RECORDS FOR THIS TASK section start
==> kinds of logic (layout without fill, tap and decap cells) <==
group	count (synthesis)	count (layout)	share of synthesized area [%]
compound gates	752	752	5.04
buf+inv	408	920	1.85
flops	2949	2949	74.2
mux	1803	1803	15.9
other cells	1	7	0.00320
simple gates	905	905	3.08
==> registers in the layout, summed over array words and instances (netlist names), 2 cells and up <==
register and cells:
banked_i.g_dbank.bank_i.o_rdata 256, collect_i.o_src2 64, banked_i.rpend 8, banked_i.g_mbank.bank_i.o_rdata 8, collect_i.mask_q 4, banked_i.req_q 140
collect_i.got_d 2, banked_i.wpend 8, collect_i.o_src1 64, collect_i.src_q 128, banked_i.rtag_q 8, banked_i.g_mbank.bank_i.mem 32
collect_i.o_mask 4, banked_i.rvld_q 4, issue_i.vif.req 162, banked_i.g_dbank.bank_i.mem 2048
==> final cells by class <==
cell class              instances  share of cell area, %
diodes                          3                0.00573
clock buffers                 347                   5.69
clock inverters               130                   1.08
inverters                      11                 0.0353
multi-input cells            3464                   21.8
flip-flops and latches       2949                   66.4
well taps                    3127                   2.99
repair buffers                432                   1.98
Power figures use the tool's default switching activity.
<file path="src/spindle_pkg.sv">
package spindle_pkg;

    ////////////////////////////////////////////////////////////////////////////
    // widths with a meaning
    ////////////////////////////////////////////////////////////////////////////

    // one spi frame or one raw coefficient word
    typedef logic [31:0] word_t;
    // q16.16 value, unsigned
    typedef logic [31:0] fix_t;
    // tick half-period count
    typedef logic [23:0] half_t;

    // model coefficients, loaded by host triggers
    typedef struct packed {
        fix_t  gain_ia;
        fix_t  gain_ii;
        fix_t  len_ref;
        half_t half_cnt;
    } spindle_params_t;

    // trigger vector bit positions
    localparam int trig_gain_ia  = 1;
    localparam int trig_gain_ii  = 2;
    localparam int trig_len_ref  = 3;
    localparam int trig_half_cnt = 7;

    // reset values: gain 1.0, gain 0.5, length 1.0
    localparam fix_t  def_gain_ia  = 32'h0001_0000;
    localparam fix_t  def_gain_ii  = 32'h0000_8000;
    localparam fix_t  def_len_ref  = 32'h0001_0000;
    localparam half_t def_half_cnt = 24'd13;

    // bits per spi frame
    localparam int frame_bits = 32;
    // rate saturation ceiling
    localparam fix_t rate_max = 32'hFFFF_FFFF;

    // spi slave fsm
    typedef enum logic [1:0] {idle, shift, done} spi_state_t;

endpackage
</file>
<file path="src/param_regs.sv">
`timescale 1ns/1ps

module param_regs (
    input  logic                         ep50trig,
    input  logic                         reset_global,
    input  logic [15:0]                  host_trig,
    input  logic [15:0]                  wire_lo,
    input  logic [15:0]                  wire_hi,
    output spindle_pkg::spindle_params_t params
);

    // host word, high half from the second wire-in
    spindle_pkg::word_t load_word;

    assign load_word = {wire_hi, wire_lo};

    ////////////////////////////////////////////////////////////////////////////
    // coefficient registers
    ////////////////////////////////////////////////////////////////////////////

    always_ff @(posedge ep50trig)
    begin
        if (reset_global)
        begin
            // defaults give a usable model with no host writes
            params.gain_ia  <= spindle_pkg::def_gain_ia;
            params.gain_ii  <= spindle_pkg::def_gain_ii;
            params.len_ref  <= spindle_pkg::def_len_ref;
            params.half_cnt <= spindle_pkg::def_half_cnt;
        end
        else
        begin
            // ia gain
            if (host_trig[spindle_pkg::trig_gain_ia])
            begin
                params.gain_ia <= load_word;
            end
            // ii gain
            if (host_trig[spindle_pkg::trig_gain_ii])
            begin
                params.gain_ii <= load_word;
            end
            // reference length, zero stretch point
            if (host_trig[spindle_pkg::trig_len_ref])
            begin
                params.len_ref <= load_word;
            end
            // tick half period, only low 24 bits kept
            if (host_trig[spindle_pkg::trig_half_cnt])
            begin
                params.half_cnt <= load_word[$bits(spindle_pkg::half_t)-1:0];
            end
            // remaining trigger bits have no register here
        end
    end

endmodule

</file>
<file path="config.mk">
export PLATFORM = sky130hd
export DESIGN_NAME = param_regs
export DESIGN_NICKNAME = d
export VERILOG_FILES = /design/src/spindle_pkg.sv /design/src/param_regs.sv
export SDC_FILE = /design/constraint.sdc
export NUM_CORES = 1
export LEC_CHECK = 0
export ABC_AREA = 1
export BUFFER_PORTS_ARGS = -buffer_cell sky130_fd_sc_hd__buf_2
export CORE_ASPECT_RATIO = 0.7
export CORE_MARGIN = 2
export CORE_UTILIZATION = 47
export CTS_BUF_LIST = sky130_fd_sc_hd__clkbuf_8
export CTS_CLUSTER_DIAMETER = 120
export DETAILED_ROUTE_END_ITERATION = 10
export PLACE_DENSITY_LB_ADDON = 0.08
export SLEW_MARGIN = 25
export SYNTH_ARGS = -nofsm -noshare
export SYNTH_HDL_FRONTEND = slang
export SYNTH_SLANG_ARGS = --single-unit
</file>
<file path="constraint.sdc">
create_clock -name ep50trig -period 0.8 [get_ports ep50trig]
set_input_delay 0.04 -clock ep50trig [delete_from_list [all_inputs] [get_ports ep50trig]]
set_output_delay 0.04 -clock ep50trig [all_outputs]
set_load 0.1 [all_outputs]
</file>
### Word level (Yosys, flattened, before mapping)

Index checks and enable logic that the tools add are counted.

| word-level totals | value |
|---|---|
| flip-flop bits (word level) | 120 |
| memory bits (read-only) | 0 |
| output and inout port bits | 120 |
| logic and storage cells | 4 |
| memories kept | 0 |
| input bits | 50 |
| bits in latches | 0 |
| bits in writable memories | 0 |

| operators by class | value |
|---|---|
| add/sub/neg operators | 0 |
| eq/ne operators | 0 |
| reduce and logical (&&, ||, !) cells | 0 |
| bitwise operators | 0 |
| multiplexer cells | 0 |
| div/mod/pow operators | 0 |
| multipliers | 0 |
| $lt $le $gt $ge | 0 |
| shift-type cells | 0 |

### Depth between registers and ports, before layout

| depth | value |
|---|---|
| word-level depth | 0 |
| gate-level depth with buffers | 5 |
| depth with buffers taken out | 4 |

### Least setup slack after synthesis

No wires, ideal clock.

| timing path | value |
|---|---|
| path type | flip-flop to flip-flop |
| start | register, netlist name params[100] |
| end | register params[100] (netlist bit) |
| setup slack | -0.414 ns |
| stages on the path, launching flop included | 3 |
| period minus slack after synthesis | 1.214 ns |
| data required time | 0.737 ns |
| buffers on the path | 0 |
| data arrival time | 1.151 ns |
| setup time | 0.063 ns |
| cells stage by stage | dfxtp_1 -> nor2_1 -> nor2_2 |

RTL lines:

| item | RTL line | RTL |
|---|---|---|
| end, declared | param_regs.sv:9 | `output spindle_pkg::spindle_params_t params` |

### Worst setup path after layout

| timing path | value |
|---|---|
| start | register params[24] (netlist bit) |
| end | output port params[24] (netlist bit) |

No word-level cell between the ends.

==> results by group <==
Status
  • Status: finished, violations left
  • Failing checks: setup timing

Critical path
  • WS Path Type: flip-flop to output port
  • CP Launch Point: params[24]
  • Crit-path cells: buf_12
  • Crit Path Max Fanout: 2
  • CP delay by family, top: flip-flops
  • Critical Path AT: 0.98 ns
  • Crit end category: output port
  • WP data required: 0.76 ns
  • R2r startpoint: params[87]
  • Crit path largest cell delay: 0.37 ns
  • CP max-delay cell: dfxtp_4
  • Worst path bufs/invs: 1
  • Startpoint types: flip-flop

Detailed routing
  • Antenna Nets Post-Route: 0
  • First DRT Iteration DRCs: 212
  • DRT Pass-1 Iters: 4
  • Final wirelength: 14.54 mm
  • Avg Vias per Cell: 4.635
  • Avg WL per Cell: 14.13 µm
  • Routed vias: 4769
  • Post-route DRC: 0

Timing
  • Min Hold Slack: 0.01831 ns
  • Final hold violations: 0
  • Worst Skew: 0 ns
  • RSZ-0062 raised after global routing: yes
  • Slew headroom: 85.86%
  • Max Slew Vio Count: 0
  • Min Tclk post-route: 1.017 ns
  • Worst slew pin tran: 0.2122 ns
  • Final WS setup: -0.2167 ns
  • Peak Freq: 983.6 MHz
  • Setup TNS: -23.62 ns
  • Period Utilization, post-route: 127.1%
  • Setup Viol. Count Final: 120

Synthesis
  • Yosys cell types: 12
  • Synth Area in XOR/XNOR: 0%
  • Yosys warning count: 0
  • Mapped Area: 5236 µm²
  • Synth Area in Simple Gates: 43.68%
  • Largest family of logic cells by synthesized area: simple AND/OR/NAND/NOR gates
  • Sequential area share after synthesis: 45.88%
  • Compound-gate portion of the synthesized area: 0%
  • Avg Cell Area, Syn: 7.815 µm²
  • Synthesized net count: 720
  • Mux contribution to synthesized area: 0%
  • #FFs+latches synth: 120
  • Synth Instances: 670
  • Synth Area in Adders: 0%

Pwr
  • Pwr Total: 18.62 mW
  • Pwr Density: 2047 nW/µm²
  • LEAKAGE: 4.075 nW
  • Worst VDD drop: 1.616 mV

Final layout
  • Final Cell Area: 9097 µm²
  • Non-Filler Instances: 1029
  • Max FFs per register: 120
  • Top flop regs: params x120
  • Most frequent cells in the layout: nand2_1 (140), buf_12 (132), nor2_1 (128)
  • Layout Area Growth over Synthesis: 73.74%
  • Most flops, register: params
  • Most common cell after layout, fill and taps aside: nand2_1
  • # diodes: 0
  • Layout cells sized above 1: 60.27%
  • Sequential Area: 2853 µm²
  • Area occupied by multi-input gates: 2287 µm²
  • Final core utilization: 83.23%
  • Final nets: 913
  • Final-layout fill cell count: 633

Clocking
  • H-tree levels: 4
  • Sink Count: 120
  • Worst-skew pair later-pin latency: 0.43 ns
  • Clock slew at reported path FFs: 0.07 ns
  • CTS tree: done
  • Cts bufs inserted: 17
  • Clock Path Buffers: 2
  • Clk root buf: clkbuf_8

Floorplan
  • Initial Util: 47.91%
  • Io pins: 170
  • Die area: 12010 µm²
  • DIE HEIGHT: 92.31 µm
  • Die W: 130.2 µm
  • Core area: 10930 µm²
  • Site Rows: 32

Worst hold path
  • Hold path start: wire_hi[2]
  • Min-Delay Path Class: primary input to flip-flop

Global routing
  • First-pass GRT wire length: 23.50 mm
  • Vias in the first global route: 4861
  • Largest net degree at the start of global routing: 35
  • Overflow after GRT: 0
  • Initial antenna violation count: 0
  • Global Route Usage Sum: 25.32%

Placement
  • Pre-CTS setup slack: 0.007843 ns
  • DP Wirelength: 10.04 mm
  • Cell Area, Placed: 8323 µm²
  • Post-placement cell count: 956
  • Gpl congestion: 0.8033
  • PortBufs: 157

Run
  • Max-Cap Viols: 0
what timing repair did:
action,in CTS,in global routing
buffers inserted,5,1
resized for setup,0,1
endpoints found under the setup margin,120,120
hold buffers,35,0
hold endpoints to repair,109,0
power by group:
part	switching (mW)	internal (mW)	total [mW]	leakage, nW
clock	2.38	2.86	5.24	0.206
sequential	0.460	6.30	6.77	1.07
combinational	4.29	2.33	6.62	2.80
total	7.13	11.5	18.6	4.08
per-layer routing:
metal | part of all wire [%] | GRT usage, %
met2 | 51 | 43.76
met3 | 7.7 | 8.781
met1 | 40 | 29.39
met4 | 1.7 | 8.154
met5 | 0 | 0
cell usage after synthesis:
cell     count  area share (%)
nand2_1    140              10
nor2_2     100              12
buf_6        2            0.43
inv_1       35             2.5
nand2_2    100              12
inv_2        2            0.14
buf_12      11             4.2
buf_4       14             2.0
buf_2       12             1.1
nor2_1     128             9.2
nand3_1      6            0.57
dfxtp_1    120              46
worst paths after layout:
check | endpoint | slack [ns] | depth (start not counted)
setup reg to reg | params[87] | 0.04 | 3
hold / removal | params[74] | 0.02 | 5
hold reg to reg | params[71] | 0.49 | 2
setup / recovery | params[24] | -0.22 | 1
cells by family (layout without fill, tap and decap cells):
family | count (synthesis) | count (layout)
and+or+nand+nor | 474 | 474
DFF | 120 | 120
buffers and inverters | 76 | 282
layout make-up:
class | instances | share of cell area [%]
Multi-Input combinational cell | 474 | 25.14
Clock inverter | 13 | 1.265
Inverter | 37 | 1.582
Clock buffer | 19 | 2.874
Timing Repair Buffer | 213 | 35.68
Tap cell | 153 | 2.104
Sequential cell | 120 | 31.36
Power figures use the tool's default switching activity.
RECORDS FOR THIS TASK section end
DESCRIPTION OF THE TASK
The answer should be one number, the count of lines above that contain "netlist".

PROBLEM SOLUTION
5